Budget 2017: Provide necessary fillip to medtech sector, says AdvaMed

Create an enabling environment to improve access to life-saving medical devices and enhance market penetration, mentioned Mr Varun Khanna, Chairman, AdvaMed India Working Group in his budget expectations


New Delhi:  As per Mr Varun Khanna, Chairman, AdvaMed India Working Group and Executive Committee, Managing Director, BD India & South Asia, India should avoid protectionist barriers and relax import duties. He elaborated, “If India wants to be globally competitive and become more self-sufficient, it should send a positive message to global investors that it is “open for business”. While seeding the environment for domestic competitors by increasing demand (expand insurance); the Union budget should have provisions that incentivize overall manufacturing and investment—-including lowest possible tariffs on raw material & components, promotion of research & development, skill development, greater health expenditure or better insurance coverage, low regulatory costs, assurance of predictable policy. This will benefit the cause of Make in India rather than raising custom duty increase that is eventually passed on to the patients.”

While giving an example, Mr Khanna said, “The Finance Ministry’s move to raise import tariffs on medical devices in January of 2016 will not only further restrict penetration of medical devices in the country, but also act as a deterrent to the ‘Make in India’ campaign in terms of attracting Foreign Direct Investment in the sector, as India will be seen as a market that does not offer economies of scale. Since the local manufacturing of devices and equipment is still in a developmental phase, the government should not discourage imports by raising the duties as has been done.”

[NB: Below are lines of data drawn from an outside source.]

## config.mk

```make
export PLATFORM = sky130hd
export DESIGN_NAME = clock_set_ctrl
export DESIGN_NICKNAME = d
export VERILOG_FILES = /design/src/rtl/clock_set_ctrl.sv
export SDC_FILE = /design/constraint.sdc
export NUM_CORES = 1
export LEC_CHECK = 0
export BUFFER_PORTS_ARGS = -buffer_cell sky130_fd_sc_hd__buf_2
export CORE_ASPECT_RATIO = 0.7
export CORE_MARGIN = 10
export CORE_UTILIZATION = 36
export CTS_CLUSTER_DIAMETER = 150
export DETAILED_ROUTE_END_ITERATION = 10
export GPL_TIMING_DRIVEN = 0
export HOLD_SLACK_MARGIN = 0.06
export PLACE_DENSITY = 0.61
export SKIP_LAST_GASP = 1
export SLEW_MARGIN = 15
export SYNTH_ARGS = -nofsm -noshare
export SYNTH_HDL_FRONTEND = slang
export SYNTH_SLANG_ARGS = --single-unit
```

## constraint.sdc

```tcl
create_clock -name clk -period 5.2 [get_ports clk]
set_input_delay 0.78 -clock clk [delete_from_list [all_inputs] [get_ports clk]]
set_output_delay 0.78 -clock clk [all_outputs]
set_load 0.01 [all_outputs]
```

Photo_Varun Khanna“The custom duties should be reduced particularly on devices not currently manufactured in India and diagnostic devices”

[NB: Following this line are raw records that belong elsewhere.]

--- config.mk ---
export PLATFORM = sky130hd
export DESIGN_NAME = traveler_target_selector
export DESIGN_NICKNAME = d
export VERILOG_FILES = /design/src/rtl/traveler_target_selector_pkg.sv /design/src/rtl/traveler_target_selector_sw_debounce_core.sv /design/src/rtl/traveler_target_selector.sv
export SDC_FILE = /design/constraint.sdc
export NUM_CORES = 1
export LEC_CHECK = 0
export ABC_AREA = 1
export ABC_CLOCK_PERIOD_IN_PS = 3350
export CORE_UTILIZATION = 30
export CTS_CLUSTER_SIZE = 14
export DETAILED_ROUTE_END_ITERATION = 8
export PLACE_DENSITY = 0.56
export SYNTH_ARGS = -nofsm -noshare
export SYNTH_HDL_FRONTEND = slang
export SYNTH_SLANG_ARGS = --single-unit
export TNS_END_PERCENT = 1
--- constraint.sdc ---
create_clock -name clk -period 3.35 [get_ports clk]
set_input_delay 0.5025 -clock clk [delete_from_list [all_inputs] [get_ports clk]]
set_output_delay 0.5025 -clock clk [all_outputs]
set_load 0.01 [all_outputs]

“In addition, the Department of Pharmaceuticals issued a notice indicating that it is considering a Preferential Market Access policy for medical devices and also thinking of imposing content requirements for medical devices. All these steps send negative signals to the innovative manufacturers and investors,” he said.

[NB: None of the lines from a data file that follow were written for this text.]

--- src/rtl/scbuf_fbwr_seq.sv ---
// ---------------------------------------------------------------------------
// scbuf_fbwr_seq
//
// Write sequencer for the L2 fill buffer. It turns DRAM fill beats (four per
// entry) and OFF-mode store writes into registered word write enables, a
// write wordline and a store-data select. It also tracks which fill buffer
// entries hold a complete line.
//
// Fill beats always take priority over stores. A store is acknowledged
// combinationally in any cycle that has no fill beat.
//
// Optional build macro:
//   SCBUF_FBWR_ERRCHK_EN  adds the fill_err output. A mid-fill beat whose id
//                         differs from the latched entry sets this sticky
//                         flag, and that beat is dropped.
//
// Ports:
//   rclk                          clock; all state updates on its rising edge
//   reset                         synchronous, active-high reset
//   dram_fill_vld_r1              one DRAM fill beat present this cycle
//   dram_fill_id_r1   [2:0]       fill buffer entry for this beat
//   st_req_c2                     store write request, held until acked
//   st_id_c2          [2:0]       fill buffer entry for the store
//   st_wmask_c2       [15:0]      word mask for the store
//   st_ack_c2                     store accepted this cycle (combinational)
//   sctag_scbuf_fbwr_wen_r2 [15:0] word write enables (registered)
//   sctag_scbuf_fbwr_wl_r2  [2:0]  write wordline / entry (registered)
//   sctag_scbuf_fbd_stdatasel_c3   select store data for this write
//   fill_done                     one-cycle pulse, last beat of an entry written
//   fill_done_id      [2:0]       entry that completed
//   fb_filled         [7:0]       per-entry line-complete status
//   fb_clr            [7:0]       clears fb_filled bits (entry dealloc)
//   fill_err                      sticky id-mismatch flag (macro builds only)
// ---------------------------------------------------------------------------
module scbuf_fbwr_seq (
  input  logic        rclk,
  input  logic        reset,
  input  logic        dram_fill_vld_r1,
  input  logic [2:0]  dram_fill_id_r1,
  input  logic        st_req_c2,
  input  logic [2:0]  st_id_c2,
  input  logic [15:0] st_wmask_c2,
  output logic        st_ack_c2,
  output logic [15:0] sctag_scbuf_fbwr_wen_r2,
  output logic [2:0]  sctag_scbuf_fbwr_wl_r2,
  output logic        sctag_scbuf_fbd_stdatasel_c3,
  output logic        fill_done,
  output logic [2:0]  fill_done_id,
  output logic [7:0]  fb_filled,
`ifdef SCBUF_FBWR_ERRCHK_EN
  output logic        fill_err,
`endif
  input  logic [7:0]  fb_clr
);

  localparam int unsigned ID_W   = 3;
  localparam int unsigned WEN_W  = 16;
  localparam int unsigned NENT   = 8;
  localparam int unsigned BCNT_W = 2;

  typedef enum logic [0:0] {
    IDLE = 1'b0,
    FILL = 1'b1
  } state_t;

  state_t              state_q, state_d;
  logic [BCNT_W-1:0]   bcnt_q, bcnt_d;
  logic [ID_W-1:0]     id_q, id_d;

  logic [WEN_W-1:0]    wen_d;
  logic [ID_W-1:0]     wl_d;
  logic                sel_d;
  logic                done_d;
  logic [ID_W-1:0]     done_id_d;
  logic [NENT-1:0]     fb_set;
  logic [NENT-1:0]     fb_d;
  logic                beat_wr;
  logic [ID_W-1:0]     beat_id;

`ifdef SCBUF_FBWR_ERRCHK_EN
  logic                id_mismatch;
  logic                err_d;
`endif

  // Store acceptance: fill beats win, nothing is accepted during reset.
  assign st_ack_c2 = st_req_c2 & ~dram_fill_vld_r1 & ~reset;

  // A beat in IDLE opens a new entry; in FILL it belongs to the latched one.
  assign beat_id = (state_q == IDLE) ? dram_fill_id_r1 : id_q;

`ifdef SCBUF_FBWR_ERRCHK_EN
  assign id_mismatch = (state_q == FILL) && (dram_fill_id_r1 != id_q);
  // Mismatched beats are dropped, not written.
  assign beat_wr     = dram_fill_vld_r1 & ~id_mismatch;
`else
  // Without checking, a stray id mid-fill is written to the latched entry.
  assign beat_wr     = dram_fill_vld_r1;
`endif

  // Completed-line status updates one cycle after the fill_done pulse.
  assign fb_set = fill_done ? (NENT'(1) << fill_done_id) : '0;

  // State register and all registered outputs.
  always_ff @(posedge rclk) begin
    if (reset) begin
      state_q                      <= IDLE;
      bcnt_q                       <= '0;
      id_q                         <= '0;
      sctag_scbuf_fbwr_wen_r2      <= '0;
      sctag_scbuf_fbwr_wl_r2       <= '0;
      sctag_scbuf_fbd_stdatasel_c3 <= 1'b0;
      fill_done                    <= 1'b0;
      fill_done_id                 <= '0;
      fb_filled                    <= '0;
`ifdef SCBUF_FBWR_ERRCHK_EN
      fill_err                     <= 1'b0;
`endif
    end else begin
      state_q                      <= state_d;
      bcnt_q                       <= bcnt_d;
      id_q                         <= id_d;
      sctag_scbuf_fbwr_wen_r2      <= wen_d;
      sctag_scbuf_fbwr_wl_r2       <= wl_d;
      sctag_scbuf_fbd_stdatasel_c3 <= sel_d;
      fill_done                    <= done_d;
      fill_done_id                 <= done_id_d;
      fb_filled                    <= fb_d;
`ifdef SCBUF_FBWR_ERRCHK_EN
      fill_err                     <= err_d;
`endif
    end
  end

  // Next-state and next-output logic.
  always_comb begin
    state_d   = state_q;
    bcnt_d    = bcnt_q;
    id_d      = id_q;
    wen_d     = '0;
    wl_d      = sctag_scbuf_fbwr_wl_r2;
    sel_d     = 1'b0;
    done_d    = 1'b0;
    done_id_d = fill_done_id;

    case (state_q)
      IDLE: begin
        if (beat_wr) begin
          state_d = FILL;
          id_d    = dram_fill_id_r1;
          bcnt_d  = BCNT_W'(1);
        end
      end
      FILL: begin
        if (beat_wr) begin
          // bcnt wraps from 3 to 0 as the entry completes.
          bcnt_d = BCNT_W'(bcnt_q + BCNT_W'(1));
          if (bcnt_q == BCNT_W'(3)) begin
            state_d   = IDLE;
            done_d    = 1'b1;
            done_id_d = id_q;
          end
        end
      end
      default: begin
        state_d = IDLE;
        bcnt_d  = '0;
      end
    endcase

    // Beat k enables words 4k+3..4k; otherwise an accepted store drives its mask.
    if (beat_wr) begin
      wen_d = WEN_W'(4'hF) << {bcnt_q, 2'b00};
      wl_d  = beat_id;
    end else if (st_ack_c2) begin
      wen_d = st_wmask_c2;
      wl_d  = st_id_c2;
      sel_d = 1'b1;
    end

    // Dealloc clear wins over a same-cycle set.
    fb_d = (fb_filled | fb_set) & ~fb_clr;

`ifdef SCBUF_FBWR_ERRCHK_EN
    err_d = fill_err | (dram_fill_vld_r1 & id_mismatch);
`endif
  end

endmodule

Bolster indigenous manufacturing of medical devices and equipment: The manufacture of medical devices should be a special focus under the current ‘Make in India’ program. Financial incentives such as tax holidays should be extended to manufacturers and their products.

The regulatory policies need better harmonization with global regulatory practices and ensure provisions that do not hinder operational ease of doing business for innovative device companies to invest and operate in the country. For instance, introduction of too many compliance features for increasing scrutiny in the latest draft of medical device rules will lead to delay and increase in procedural cost that will ultimately hamper access to patients. A better approach would be to have checkpoints/systems in place that you are automatically driven to compliance.

In drafting the latest draft medical device rules, the ministry has adopted the GHTF guidance essential principles but at the same time also picked from regulatory practices followed in other countries like FDA, PMDA etc. However, the device sector will have more clarity and predictability, if the time tested vital elements of essential GHTF principles along with risk based classification, form the backbone of rules.

The additional requirement for clinical investigation of medical devices already approved in GHTF countries and third party audit shall cause unnecessary delay in the availability and access of innovative medical devices to the HCPs and the patient population.

Moreover, the provisions with respect to labeling of medical devices should be aligned with the Draft rules published in July 2016, and the clause with respect to the shelf life of medical devices should be amended to be in line with global requirements.

Separate regulatory framework for medical devices and equipment: The Drugs and Cosmetics Act, 1940 treats devices at par with pharmaceutical products and the rules, regulations and policies for pharmaceuticals are applied to medical devices by agencies and government officials that come from a pharmaceutical mind frame and education background.This leads to an unpredictable regulatory environment that is inconsistent with global norms for regulating medical devices.

Promote an Innovative driven ecosystem – Governments around the world are exploring policy measures to attract investment and promote sustained innovation. The government in India too should take a realistic view and embrace innovation. For this, the union budget should provide diverse solutions from the inside and welcome global medical device manufacturers who can conduct R&D, invest and partner with local innovators.The med tech sector is still in its nascent stage and therefore in order to meet the growing needs of the Indian patients it’s important to build an ecosystem that encourages and rewards medical innovation. If this does not happen, India will go back to the 16th century and struggle to provide what the patients rightfully need.

Investment for strengthening healthcare infrastructure: To make healthcare more accessible to the patients the focus should be on improving primary healthcare. The infrastructure should be strengthened by investing on more quality tertiary care centers for patients and supply chains for better healthcare delivery.